======== Exercise materials

## src/hdl/two_class_priority_queue_cancel_assert.svh

```systemverilog
// assertion macros for the two-class priority queue
// used by the top level only, no other dependencies
`ifndef TWO_CLASS_PRIORITY_QUEUE_CANCEL_ASSERT_SVH
`define TWO_CLASS_PRIORITY_QUEUE_CANCEL_ASSERT_SVH

// same-cycle implication
`define TCPQ_ASSERT_IMPLY(lbl, ante, cons) \
   lbl: assert property (@(posedge clock) disable iff (reset) (ante) |-> (cons)) \
      else $error("tcpq assertion failed");

// next-cycle implication
`define TCPQ_ASSERT_NEXT(lbl, ante, cons) \
   lbl: assert property (@(posedge clock) disable iff (reset) (ante) |=> (cons)) \
      else $error("tcpq assertion failed");

`endif

```

## src/hdl/tcpq_pkg.sv

```systemverilog
// shared types and constants for the two-class priority queue
// no dependencies
`default_nettype none
package tcpq_pkg;

   localparam int QueueDepth = 32;
   localparam int MaxBatch = 8;
   localparam logic [3:0] BatchReset = 4'd4;
   localparam int KeyWidth = 32;

   localparam logic [1:0] OP_REGISTER = 2'd0;
   localparam logic [1:0] OP_REMOVE = 2'd1;
   localparam logic [1:0] OP_CALL = 2'd2;
   localparam logic [1:0] OP_UNUSED = 2'd3;

   typedef enum logic [2:0] {
      ST_REGISTERED = 3'd0,
      ST_FULL = 3'd1,
      ST_REMOVED = 3'd2,
      ST_NOT_FOUND = 3'd3,
      ST_SERVED = 3'd4,
      ST_EMPTY = 3'd5
   } status_type;

   typedef struct packed {
      logic [KeyWidth-1:0] key;
      logic cls;
   } entry_type;

   typedef struct packed {
      status_type status;
      logic [KeyWidth-1:0] served_key;
      logic served_class;
      logic [5:0] remaining;
      logic last;
   } result_type;

endpackage
`default_nettype wire

```

## src/hdl/tcpq_ram.sv

```systemverilog
// generic simple dual-port ram, one write and one registered read port
// no dependencies
`default_nettype none
module tcpq_ram #(
   parameter int WIDTH = 8,
   parameter int DEPTH = 32
) (
   input wire logic clock,
   input wire logic we,
   input wire logic [$clog2(DEPTH)-1:0] waddr,
   input wire logic [WIDTH-1:0] wdata,
   input wire logic re,
   input wire logic [$clog2(DEPTH)-1:0] raddr,
   output logic [WIDTH-1:0] rdata
);

   logic [WIDTH-1:0] mem [DEPTH];
   logic [WIDTH-1:0] rdata_ff;

   always_ff @(posedge clock) begin
      if (we) begin
         mem[waddr] <= wdata;
      end
      if (re) begin
         rdata_ff <= mem[raddr];
      end
   end

   assign rdata = rdata_ff;

endmodule
`default_nettype wire

```

## src/hdl/tcpq_ctrl.sv

```systemverilog
// queue sequencer: circular entry store in ram, insert, search, delete, batch dequeue
// depends on tcpq_pkg and tcpq_ram
`default_nettype none
module tcpq_ctrl #(
   parameter int QUEUE_DEPTH = 32
) (
   input wire logic clock,
   input wire logic reset,
   input wire logic req_valid,
   output logic req_stall,
   input wire logic [1:0] req_op,
   input wire logic [31:0] req_key,
   input wire logic req_ticket_class,
   output logic rsp_valid,
   input wire logic rsp_stall,
   output tcpq_pkg::result_type result,
   input wire logic [3:0] batch_size
);
   import tcpq_pkg::*;

   localparam int AW = $clog2(QUEUE_DEPTH);
   localparam int CW = $clog2(QUEUE_DEPTH + 1);

   typedef enum logic [3:0] {
      S_IDLE, S_INS_RD, S_INS_WR, S_SRCH_RD, S_SRCH_CMP,
      S_DEL_RD, S_DEL_WR, S_CALL_RD, S_CALL_OUT, S_RESP
   } state_type;

   state_type state_ff;
   logic [CW-1:0] occ_ff, nfast_ff, idx_ff;
   logic [AW-1:0] head_ff;
   logic [3:0] cnt_ff;
   logic [KeyWidth-1:0] key_ff;
   logic cls_ff;
   status_type status_ff;
   logic rsp_valid_ff;
   result_type res_ff;

   logic ram_we, ram_re;
   logic [AW-1:0] ram_waddr, ram_raddr;
   entry_type ram_wdata, ram_rdata;
   logic out_free;
   logic [3:0] bsz, batch_n;
   logic [AW-1:0] head_inc;

   function automatic logic [AW-1:0] phys(input logic [AW-1:0] head,
                                          input logic [CW-1:0] i);
      logic [AW+1:0] s;
      s = (AW+2)'(head) + (AW+2)'(i);
      if (s >= (AW+2)'(QUEUE_DEPTH)) begin
         s = s - (AW+2)'(QUEUE_DEPTH);
      end
      return s[AW-1:0];
   endfunction

   tcpq_ram #(.WIDTH($bits(entry_type)), .DEPTH(QUEUE_DEPTH)) u_ram (
      .clock(clock),
      .we(ram_we),
      .waddr(ram_waddr),
      .wdata(ram_wdata),
      .re(ram_re),
      .raddr(ram_raddr),
      .rdata(ram_rdata)
   );

   assign req_stall = (state_ff != S_IDLE);
   assign out_free = !rsp_valid_ff || !rsp_stall;
   assign head_inc = (head_ff == AW'(QUEUE_DEPTH - 1)) ? '0 : head_ff + 1'b1;

   always_comb begin
      bsz = batch_size;
      if (bsz == 4'd0) begin
         bsz = 4'd1;
      end else if (bsz > 4'(MaxBatch)) begin
         bsz = 4'(MaxBatch);
      end
      batch_n = bsz;
      if ((CW+4)'(occ_ff) < (CW+4)'(bsz)) begin
         batch_n = 4'(occ_ff);
      end
   end

   always_comb begin
      ram_we = 1'b0;
      ram_re = 1'b0;
      ram_waddr = '0;
      ram_raddr = '0;
      ram_wdata = '{key: key_ff, cls: cls_ff};
      unique case (state_ff)
         S_IDLE: begin
            if (req_valid && req_op == OP_REGISTER && req_ticket_class
                && occ_ff != CW'(QUEUE_DEPTH)) begin
               ram_we = 1'b1;
               ram_waddr = phys(head_ff, occ_ff);
               ram_wdata = '{key: req_key, cls: 1'b1};
            end
         end
         S_INS_RD: begin
            if (idx_ff == nfast_ff) begin
               ram_we = 1'b1;
               ram_waddr = phys(head_ff, idx_ff);
            end else begin
               ram_re = 1'b1;
               ram_raddr = phys(head_ff, idx_ff - 1'b1);
            end
         end
         S_INS_WR, S_DEL_WR: begin
            ram_we = 1'b1;
            ram_waddr = phys(head_ff, idx_ff);
            ram_wdata = ram_rdata;
         end
         S_SRCH_RD: begin
            ram_re = 1'b1;
            ram_raddr = phys(head_ff, idx_ff);
         end
         S_DEL_RD: begin
            if (idx_ff + 1'b1 != occ_ff) begin
               ram_re = 1'b1;
               ram_raddr = phys(head_ff, idx_ff + 1'b1);
            end
         end
         S_CALL_RD: begin
            ram_re = 1'b1;
            ram_raddr = head_ff;
         end
         default: begin
         end
      endcase
   end

   always_ff @(posedge clock) begin
      if (reset) begin
         state_ff <= S_IDLE;
         occ_ff <= '0;
         nfast_ff <= '0;
         head_ff <= '0;
         rsp_valid_ff <= 1'b0;
      end else begin
         if (rsp_valid_ff && !rsp_stall) begin
            rsp_valid_ff <= 1'b0;
         end
         unique case (state_ff)
            S_IDLE: begin
               if (req_valid) begin
                  key_ff <= req_key;
                  cls_ff <= req_ticket_class;
                  unique case (req_op)
                     OP_REGISTER: begin
                        if (occ_ff == CW'(QUEUE_DEPTH)) begin
                           status_ff <= ST_FULL;
                           state_ff <= S_RESP;
                        end else if (req_ticket_class) begin
                           occ_ff <= occ_ff + 1'b1;
                           status_ff <= ST_REGISTERED;
                           state_ff <= S_RESP;
                        end else begin
                           idx_ff <= occ_ff;
                           state_ff <= S_INS_RD;
                        end
                     end
                     OP_REMOVE: begin
                        if (occ_ff == '0) begin
                           status_ff <= ST_NOT_FOUND;
                           state_ff <= S_RESP;
                        end else begin
                           idx_ff <= '0;
                           state_ff <= S_SRCH_RD;
                        end
                     end
                     OP_CALL: begin
                        if (occ_ff == '0) begin
                           status_ff <= ST_EMPTY;
                           state_ff <= S_RESP;
                        end else begin
                           cnt_ff <= batch_n;
                           state_ff <= S_CALL_RD;
                        end
                     end
                     default: begin
                     end
                  endcase
               end
            end
            S_INS_RD: begin
               if (idx_ff == nfast_ff) begin
                  occ_ff <= occ_ff + 1'b1;
                  nfast_ff <= nfast_ff + 1'b1;
                  status_ff <= ST_REGISTERED;
                  state_ff <= S_RESP;
               end else begin
                  state_ff <= S_INS_WR;
               end
            end
            S_INS_WR: begin
               idx_ff <= idx_ff - 1'b1;
               state_ff <= S_INS_RD;
            end
            S_SRCH_RD: begin
               state_ff <= S_SRCH_CMP;
            end
            S_SRCH_CMP: begin
               if (ram_rdata.key == key_ff) begin
                  cls_ff <= ram_rdata.cls;
                  state_ff <= S_DEL_RD;
               end else if (idx_ff + 1'b1 == occ_ff) begin
                  status_ff <= ST_NOT_FOUND;
                  state_ff <= S_RESP;
               end else begin
                  idx_ff <= idx_ff + 1'b1;
                  state_ff <= S_SRCH_RD;
               end
            end
            S_DEL_RD: begin
               if (idx_ff + 1'b1 == occ_ff) begin
                  occ_ff <= occ_ff - 1'b1;
                  if (!cls_ff) begin
                     nfast_ff <= nfast_ff - 1'b1;
                  end
                  status_ff <= ST_REMOVED;
                  state_ff <= S_RESP;
               end else begin
                  state_ff <= S_DEL_WR;
               end
            end
            S_DEL_WR: begin
               idx_ff <= idx_ff + 1'b1;
               state_ff <= S_DEL_RD;
            end
            S_CALL_RD: begin
               state_ff <= S_CALL_OUT;
            end
            S_CALL_OUT: begin
               if (out_free) begin
                  rsp_valid_ff <= 1'b1;
                  res_ff <= '{status: ST_SERVED, served_key: ram_rdata.key,
                              served_class: ram_rdata.cls,
                              remaining: 6'(occ_ff - 1'b1),
                              last: (cnt_ff == 4'd1)};
                  head_ff <= head_inc;
                  occ_ff <= occ_ff - 1'b1;
                  if (!ram_rdata.cls) begin
                     nfast_ff <= nfast_ff - 1'b1;
                  end
                  cnt_ff <= cnt_ff - 1'b1;
                  state_ff <= (cnt_ff == 4'd1) ? S_IDLE : S_CALL_RD;
               end
            end
            S_RESP: begin
               if (out_free) begin
                  rsp_valid_ff <= 1'b1;
                  res_ff <= '{status: status_ff, served_key: '0, served_class: 1'b0,
                              remaining: 6'(occ_ff), last: 1'b1};
                  state_ff <= S_IDLE;
               end
            end
            default: begin
               state_ff <= S_IDLE;
            end
         endcase
      end
   end

   assign rsp_valid = rsp_valid_ff;
   assign result = res_ff;

endmodule
`default_nettype wire

```

## src/hdl/two_class_priority_queue_cancel.sv

```systemverilog
// Two-class priority queue with cancel by key. Entries sit in one ring-addressed
// ram in queue order (fast class first, arrival order within a class). A regular
// register, a register on a full queue, a remove or a call on an empty queue go
// straight to the response; a fast register moves each regular entry it passes up
// by one slot; a remove reads and compares entries from the head until it hits or
// runs out, then shifts each entry behind the match down by one; a call reads and
// serves the head entry once per entry of the batch. Each shift step is one ram
// read followed by a write. The result register lets a new transaction be taken
// while the last result is still stalled; a result that finds it still occupied
// waits, adding those stall cycles.
// depends on tcpq_pkg, tcpq_ctrl and two_class_priority_queue_cancel_assert.svh
`default_nettype none
`include "two_class_priority_queue_cancel_assert.svh"
module two_class_priority_queue_cancel #(
   parameter int QUEUE_DEPTH = tcpq_pkg::QueueDepth
) (
   input wire logic clock,
   input wire logic reset,
   input wire logic req_valid,
   output logic req_stall,
   input wire logic [1:0] req_op,
   input wire logic [31:0] req_key,
   input wire logic req_ticket_class,
   output logic rsp_valid,
   input wire logic rsp_stall,
   output logic [2:0] rsp_status,
   output logic [31:0] rsp_served_key,
   output logic rsp_served_class,
   output logic [5:0] rsp_remaining,
   output logic rsp_last,
   input wire logic csr_valid,
   output logic csr_ready,
   input wire logic [3:0] csr_batch_size
);
   import tcpq_pkg::*;

   logic [3:0] batch_ff;
   result_type result;
   logic rsp_unserved;

   assign csr_ready = 1'b1;

   always_ff @(posedge clock) begin
      if (reset) begin
         batch_ff <= BatchReset;
      end else if (csr_valid && csr_ready) begin
         batch_ff <= csr_batch_size;
      end
   end

   tcpq_ctrl #(.QUEUE_DEPTH(QUEUE_DEPTH)) u_ctrl (
      .clock(clock),
      .reset(reset),
      .req_valid(req_valid),
      .req_stall(req_stall),
      .req_op(req_op),
      .req_key(req_key),
      .req_ticket_class(req_ticket_class),
      .rsp_valid(rsp_valid),
      .rsp_stall(rsp_stall),
      .result(result),
      .batch_size(batch_ff)
   );

   assign rsp_status = result.status;
   assign rsp_served_key = result.served_key;
   assign rsp_served_class = result.served_class;
   assign rsp_remaining = result.remaining;
   assign rsp_last = result.last;

   assign rsp_unserved = rsp_valid && rsp_status != ST_SERVED;

   `TCPQ_ASSERT_IMPLY(a_single_is_last, rsp_unserved, rsp_last)
   `TCPQ_ASSERT_IMPLY(a_unserved_zero, rsp_unserved, rsp_served_key == '0 && !rsp_served_class)
   `TCPQ_ASSERT_IMPLY(a_empty_remaining, rsp_valid && rsp_status == ST_EMPTY, rsp_remaining == '0)
   `TCPQ_ASSERT_NEXT(a_busy_after_accept, req_valid && !req_stall && req_op != OP_UNUSED, req_stall)

endmodule
`default_nettype wire
```

## config.mk

```make
export PLATFORM = sky130hd
export DESIGN_NAME = two_class_priority_queue_cancel
export DESIGN_NICKNAME = d
export VERILOG_FILES = /design/src/hdl/tcpq_pkg.sv /design/src/hdl/tcpq_ram.sv /design/src/hdl/tcpq_ctrl.sv /design/src/hdl/two_class_priority_queue_cancel.sv
export VERILOG_INCLUDE_DIRS = /design/src /design/src/hdl
export SDC_FILE = /design/constraint.sdc
export NUM_CORES = 2
export LEC_CHECK = 0
export BUFFER_PORTS_ARGS = -buffer_cell sky130_fd_sc_hd__buf_4
export CORE_MARGIN = 2
export CORE_UTILIZATION = 50
export DETAILED_ROUTE_END_ITERATION = 8
export GPL_TIMING_DRIVEN = 0
export HOLD_SLACK_MARGIN = 0.06
export PLACE_DENSITY = 0.72
export SLEW_MARGIN = 20
export SYNTH_ARGS = -nofsm -noshare
export SYNTH_HDL_FRONTEND = slang
export SYNTH_HIERARCHICAL = 1
export SYNTH_SLANG_ARGS = --single-unit
```

## constraint.sdc

```tcl
create_clock -name clock -period 4.7 [get_ports clock]
set_clock_uncertainty 0.1 [all_clocks]
set_input_delay 0.235 -clock clock [delete_from_list [all_inputs] [get_ports clock]]
set_output_delay 0.235 -clock clock [all_outputs]
set_load 0.02 [all_outputs]
```

==> metrics.txt <==
status=finished, final reports clean; crit path cell chain=buf_6 -> inv_2 -> ha_1 -> xor2_1 -> nor2_1 -> nand4_1 -> nor2_1 -> o21ai_1 -> a22o_2 -> buf_4 -> buf_6 -> buf_8 -> buf_8 -> mux2i_1 -> a22oi_1 -> a31oi_1 -> nand3_1; worst hold endpoint=u_ctrl/key_ff[6]; VDD IR max=0.339 mV; Routed WL per cell=approximately 26 µm; Worst-Margin Slew=1.15 ns; Synth area leader=edfxtp_1; Port Buffer Count=87; first-pass GRT wire length=approximately 180000 µm; Setup TNS Final=0 ns; Initial DRC Count=3746; top cells by count, synth=edfxtp_1 (1178), mux2i_1 (537), nand2_1 (204); sequential area share after synthesis=between 70% and 80%; vias in the first global route=roughly 28k; reg2reg start=u_ctrl/idx_ff[0]; IO Count=90; r2r worst-path depth=17; CP Data Arrival Time=around 4.9 ns; slowest library cell on the worst path=edfxtp_1; Placement Setup Slack=-1.28 ns; CP Class=register to register; CTS root buffer=clkbuf_16; Lkg Pwr=19.1 nW; area growth from synthesis to layout=18.3%; Hold Path Origin=req_key[6]; Critical Path RT=5.00 ns; R2R setup slack=around 0.10 ns; Worst setup SP type=register; Tmin final=4.60 ns; WHS Path Cells=2; vias=approximately 29k; Mapped Cells=approximately 3.1k; Routed Antenna Nets=0; clk_lat worst skew=0.71 ns; Mean Syn Cell Area=between 15 and 20 µm²; share of layout cells above drive strength 1=around 18%; die height=319 µm; Pwr Total=between 30 and 40 mW; # DRC=0; final hold violations=0; Initial Util=around half; flops & latches, synth=about 1.2k; DRT Pass-1 Iters=5; worst setup margin=between 0.1 and 0.15 ns; Fillers=slightly above 7k; Crit Reg-Reg Endpoint=u_ctrl/u_ram/rdata[2]; final layout net count=3529; Post-Syn Nets=approximately 3.2k; endpoints failing setup=0; CP peak stage delay=approximately 0.45 ns; final core utilization=roughly three fifths; non-filler cells in the finished layout=4831; CP endpoint kind=register; delay-heaviest family, CP=compound AO/OA/AOI/OAI gates; top-area cell type share of the netlist area=71.4%; CTS sink count=about 1.2k; Netlist Area Pre-Place=49600 µm²; CTS Buf Count=around 120; Fmax achieved=between 200 and 250 MHz; library cells used by synthesis=80; clock tree buffer depth=3; FP Rows=around 120; largest net degree at the start of global routing=33; Min-Delay Path Class=input port to register; Max-slew headroom=23.5%; Finished Cell Area=around 59000 µm²; initial antenna violation count=2; worst hold slack=between 0.15 and 0.2 ns; Max Cap Violations=0; Inst Count DP=about 4.5k; total gr overflow=0; vias per cell=around 6.0; HPWL Detailed=between 80000 and 90000 µm; CTS tree=built; Yosys Warn Count=6; die width=~320 µm; total track usage=roughly a quarter; most common cell in the netlist=edfxtp_1; Die Area=102000 µm²; number of H-tree levels=3; Area contributors post-synth=edfxtp_1 (71%), mux2i_1 (11%), a22oi_1 (2.0%); asr flop ratio synth=0%; worst-path fanout max=10; clock-pin slew on the worst setup and hold paths=roughly 0.06 ns; most frequently used flop master after synthesis=edfxtp_1; placed cell areas=around 53000 µm²; core area=around 98000 µm²; Power per Cell Area=about 520 nW/µm²; final period utilization=a little over nine tenths; Buf/Inv on CP=6; number of flops mapped to enable cells by yosys=about 1.2k; RSZ-0062 raised after global routing=yes; fin. max-slew vios=0; GPL Wtd Cong=slightly above 0.9; Total Wirelength=approximately 130000 µm
cell usage in the layout (no fill, tap or decap), types with 23 or more instances in the layout:
cell	instances
edfxtp_1	1178
mux2i_1	537
buf_4	179
nand2_1	173
a21oi_1	137
a22oi_1	135
clkbuf_16	118
nand3_1	112
a22o_1	69
xnor2_1	61
clkbuf_1	55
dlygate4sd3_1	45
nor3_1	45
nor2_1	42
buf_12	41
buf_2	38
and2_1	35
nor2_4	34
ha_1	34
clkbuf_2	31
nand2_2	31
clkinv_1	29
buf_6	29
dfxtp_1	26
o21ai_0	26
inv_1	23
worst max-delay path by stage:
stage                     cells after the start                from                        to
after floorplan                               4  u_ctrl/state_ff[1]          u_ctrl/result[0]
after global placement                       12    u_ctrl/occ_ff[1]  u_ctrl/u_ram/mem[21][26]
after detailed placement                     14    u_ctrl/idx_ff[1]    u_ctrl/u_ram/rdata[17]
after CTS                                    15    u_ctrl/idx_ff[1]    u_ctrl/u_ram/rdata[11]
after global routing                         16    u_ctrl/idx_ff[0]    u_ctrl/u_ram/rdata[11]
final                                        17    u_ctrl/idx_ff[0]     u_ctrl/u_ram/rdata[2]
worst reg2reg max path, stage by stage, from the launching register on:
cell and delay (ns):
edfxtp_1 0.45, buf_6 0.17, inv_2 0.09, ha_1 0.32, xor2_1 0.18, nor2_1 0.10
nand4_1 0.19, nor2_1 0.40, o21ai_1 0.19, a22o_2 0.37, buf_4 0.22, buf_6 0.19
buf_8 0.19, buf_8 0.19, mux2i_1 0.17, a22oi_1 0.10, a31oi_1 0.41, nand3_1 0.26
state kept, by name, indices dropped and copies added (netlist names):
name	count
batch_ff	4
u_ctrl/status_ff	3
u_ctrl/key_ff	32
u_ctrl/idx_ff	6
u_ctrl/occ_ff	6
u_ctrl/u_ram/mem	1056
u_ctrl/nfast_ff	6
u_ctrl/cls_ff	1
u_ctrl/head_ff	5
u_ctrl/u_ram/rdata	33
u_ctrl/state_ff	4
u_ctrl/cnt_ff	4
u_ctrl/result	43
u_ctrl/rsp_valid	1
kinds of logic (layout without fill, tap and decap cells):
group,Yosys count,count (layout),share of synthesized area (%)
compound gates,455,455,6.25
simple gates,549,549,5.37
fa+ha+maj,39,39,1.06
buf+inv,203,670,2.38
flops,1204,1204,72.4
xor+xnor,83,83,1.56
mux,541,541,10.9
other cells,1,3,0.00757
power by group:
part / leakage [nW] / internal, mW / switching [mW] / total (mW)
sequential: 10.8 / 13.0 / 0.140 / 13.1
combinational: 6.44 / 2.67 / 5.60 / 8.26
clock: 1.79 / 5.10 / 3.91 / 9.01
layout make-up:
cell class | count | area [µm²] | area share (%)
clock inverters | 66 | 614 | 1.05
diodes | 2 | 5.00 | 0.00854
plain buffers | 172 | 1170 | 1.99
clock buffers | 148 | 3070 | 5.23
inverters | 28 | 105 | 0.179
flip-flops and latches | 1204 | 35900 | 61.2
repair buffers | 256 | 2950 | 5.02
multi-input cells | 1668 | 13200 | 22.5
well taps | 1287 | 1610 | 2.75
metal layers:
layer  GRT usage [%]  vias up  wire, µm
li1                -    12700         -
met1            33.4    14800     50900
met2            39.8     1442     60600
met3            4.10      213     11000
met4            7.86        2      3650
met5               0        -        13
repair_timing:
item | 4_1_cts | 5_1_grt
gates cloned | 0 | 0
endpoints found under the setup margin | 1067 | 777
setup buffers | 57 | 28
pin swaps | 26 | 11
gates resized for setup | 91 | 46
endpoints found under the hold margin | 60 | 0
hold buffers | 45 | 0
Power figures use the tool's default switching activity.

================

What to do —
The word to find is "MaxBatch". Copy every line of the records that holds it.

Result below —
   localparam int MaxBatch = 8;
      end else if (bsz > 4'(MaxBatch)) begin
         bsz = 4'(MaxBatch);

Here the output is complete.